Dois estudantes de Biotecnologia da Pontifícia Universidade Católica do Paraná (PUC-PR) desenvolveram uma solução inovadora e ambientalmente sustentável para combater incêndios florestais. Apelidado de BIODEFENSER®, este retardante de chamas está concorrendo a um prêmio internacional e promete transformar a forma como lidamos com esse problema global.
O BIODEFENSER® é produzido a partir de um composto natural que não apenas combate incêndios, mas também auxilia na recuperação ambiental das áreas afetadas. Com isso, as estudantes Mariah Fraulo Cavalcante e Taciane Beatriz Ferreira se destacaram na competição Hult Prize 2026, onde foram as únicas representantes do Brasil a avançar para a etapa internacional, após vencer as fases regional e nacional da competição.
O Hult Prize, conhecido como o “Prêmio Nobel para Estudantes”, é a maior competição de empreendedorismo estudantil do mundo, organizada pela Hult International Business School. Este evento desafia universitários a criar startups com soluções inovadoras para problemas globais urgentes. A equipe vencedora receberá um investimento de US$ 1 milhão para lançar seu negócio, o que representa uma oportunidade significativa para as jovens inovadoras.
O caminho até a inovação
Com um total de 18 mil equipes se inscrevendo globalmente, Mariah e Taciane passaram pela fase regional na PUC-PR e seguiram para São Paulo, onde conquistaram a primeira posição nacional. Mariah expressou sua alegria e determinação: “Estamos entre as 90 equipes selecionadas e seguimos com nosso projeto.”.

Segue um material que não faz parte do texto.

[src/rtl/mem_arbiter.sv]
// Arbiter sharing one main memory between the icache and the dcache.
// One miss transaction at a time is accepted from each cache; the winner's
// command is latched and forwarded to memory, memory busywait/readdata are
// returned to the winner and the loser is stalled.
// Ports:
//   clock, reset (async, active-low)
//   i_read, i_address -> i_readdata, i_busywait           : icache side
//   d_read, d_write, d_address, d_writedata
//                     -> d_readdata, d_busywait           : dcache side
//   mem_read, mem_write, mem_address, mem_writedata
//                     <- mem_readdata, mem_busywait       : memory side
//   grant : debug, 00 none, 01 icache, 10 dcache
module mem_arbiter
  import mem_arbiter_pkg::*;
#(
  parameter int ADDR_W         = 6,
  parameter int DATA_W         = 32,
  parameter bit LOCK_DCACHE_WB = 1'b1
) (
  input  logic              clock,
  input  logic              reset,
  input  logic              i_read,
  input  logic [ADDR_W-1:0] i_address,
  output logic [DATA_W-1:0] i_readdata,
  output logic              i_busywait,
  input  logic              d_read,
  input  logic              d_write,
  input  logic [ADDR_W-1:0] d_address,
  input  logic [DATA_W-1:0] d_writedata,
  output logic [DATA_W-1:0] d_readdata,
  output logic              d_busywait,
  output logic              mem_read,
  output logic              mem_write,
  output logic [ADDR_W-1:0] mem_address,
  output logic [DATA_W-1:0] mem_writedata,
  input  logic [DATA_W-1:0] mem_readdata,
  input  logic              mem_busywait,
  output logic [1:0]        grant
);

  logic [1:0]        state;
  logic              last;
  logic              started;
  logic              cmd_read;
  logic              cmd_write;
  logic [ADDR_W-1:0] cmd_addr;
  logic [DATA_W-1:0] cmd_data;

  logic req_i;
  logic req_d;
  logic pick;
  logic gnt_i;
  logic gnt_d;
  logic hold;
  logic done;

  assign req_i = i_read;
  assign req_d = d_read | d_write;

  rr_pick2 u_pick (
    .req_i (req_i),
    .req_d (req_d),
    .last  (last),
    .pick  (pick)
  );

  assign gnt_i = (state == ST_GRANT_I);
  assign gnt_d = (state == ST_GRANT_D);

  // Gap cycle after a locked dcache writeback: dcache still owns the memory
  // but no command is latched until its refill read shows up.
  assign hold = gnt_d & ~cmd_read & ~cmd_write;

  // Memory must have gone busy at least once before a low busywait means
  // the transaction has finished.
  assign done = (gnt_i | gnt_d) & started & ~mem_busywait;

  assign mem_read      = cmd_read & ~done;
  assign mem_write     = cmd_write & ~done;
  assign mem_address   = cmd_addr;
  assign mem_writedata = cmd_data;

  assign grant = gnt_d ? GNT_D : (gnt_i ? GNT_I : GNT_NONE);

  assign i_readdata = gnt_i ? mem_readdata : '0;
  assign d_readdata = gnt_d ? mem_readdata : '0;

  // Busywaits are forced low while reset is asserted so both caches see a
  // quiet bus the moment reset is applied, even with requests still high.
  assign i_busywait = reset & (gnt_i ? ~done : req_i);
  assign d_busywait = reset & (gnt_d ? (hold ? req_d : ~done) : req_d);

  always_ff @(posedge clock or negedge reset) begin
    if (!reset) begin
      state     <= ST_IDLE;
      last      <= REQ_I;
      started   <= 1'b0;
      cmd_read  <= 1'b0;
      cmd_write <= 1'b0;
      cmd_addr  <= '0;
      cmd_data  <= '0;
    end else begin
      case (state)
        ST_IDLE: begin
          if (req_i | req_d) begin
            if (pick) begin
              state     <= ST_GRANT_D;
              cmd_write <= d_write;
              cmd_read  <= ~d_write;
              cmd_addr  <= d_address;
              cmd_data  <= d_write ? d_writedata : '0;
            end else begin
              state     <= ST_GRANT_I;
              cmd_write <= 1'b0;
              cmd_read  <= 1'b1;
              cmd_addr  <= i_address;
              cmd_data  <= '0;
            end
          end
        end
        ST_GRANT_I, ST_GRANT_D: begin
          if (hold) begin
            if (d_read) begin
              cmd_read <= 1'b1;
              cmd_addr <= d_address;
              cmd_data <= '0;
            end else begin
              state <= ST_IDLE;
            end
          end else begin
            if (mem_busywait) begin
              started <= 1'b1;
            end
            if (done) begin
              started   <= 1'b0;
              last      <= gnt_d ? REQ_D : REQ_I;
              cmd_read  <= 1'b0;
              cmd_write <= 1'b0;
              // A locked writeback keeps GRANT_D; clearing the command
              // above is what turns the next cycle into the hold gap.
              if (!(gnt_d && cmd_write && LOCK_DCACHE_WB)) begin
                state <= ST_IDLE;
              end
            end
          end
        end
        default: state <= ST_IDLE;
      endcase
    end
  end

endmodule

A competição culminará com a escolha de apenas 20 equipes para uma imersão em Londres, onde terão acesso a aulas e mentorias. Ao final desse processo, apenas oito competirão pela premiação principal, cujo resultado será divulgado em setembro. Os desafios enfrentados pelas estudantes não são apenas acadêmicos; eles refletem uma paixão por soluções sustentáveis desde a infância.
O desenvolvimento do produto
O interesse de Mariah por sustentabilidade é pessoal, influenciado pela preocupação de seu pai, que atua na área de detecção de incêndios florestais. “Eu via o impacto dos incêndios e me questionava: o que pode ser feito para combatê-los de forma eficiente e ambientalmente responsável?”. Dessa inquietação, nasceu a ideia de um retardante de chamas à base de compostos naturais, que não prejudicam a fauna e flora.”
Inicialmente, a ideia do BIODEFENSER® foi desenvolvida durante o evento Health Innovation PUC-PR. O projeto foi aceito no Programa Institucional de Bolsas de Iniciação em Desenvolvimento Tecnológico e Inovação (PIBITI) da PUC-PR, sob a orientação do professor Luiz Fernando Bianchini. “Comecei a pesquisar, mas não encontrei informações relevantes sobre o tema, então optei por experimentar algumas formulações”, explica Mariah.
Após aprovação de um projeto de iniciação científica, o uso de laboratórios começou. Com o suporte de um investimento inicial de R$ 10 mil, elas desenvolveram os primeiros protótipos. O dinheiro foi aplicado na aquisição de materiais e equipamentos, além de fortalecer a vontade de levar o produto ao mercado.
Resultados promissores
As estudantes esclarecem que os incêndios florestais se espalham rapidamente e a maioria das abordagens atuais utiliza produtos químicos tóxicos, que, ao invés de resolver, podem agravar a situação. “Nosso objetivo é finalizar uma formulação biológica que não agrida o meio ambiente e que efetivamente consiga conter o fogo”, disse Mariah.
A tecnologia já mostrou resultados positivos em testes laboratoriais, onde o BIODEFENSER® conseguiu apagar chamas. O próximo passo será um teste em condições maiores, planejado para acontecer no próximo mês, assim como a intenção de introduzir o produto no mercado no segundo semestre deste ano.
Combate a um problema global
De acordo com relatórios recentes, os incêndios florestais em 2024 resultaram na emissão de 8,6 bilhões de toneladas de CO₂ e causaram prejuízos financeiros superiores a US$ 250 bilhões. Esse cenário alarmante reforça a importância de soluções inovadoras e sustentáveis. “Criamos um produto que não causa danos ao ecossistema e ainda promove a recuperação do solo”.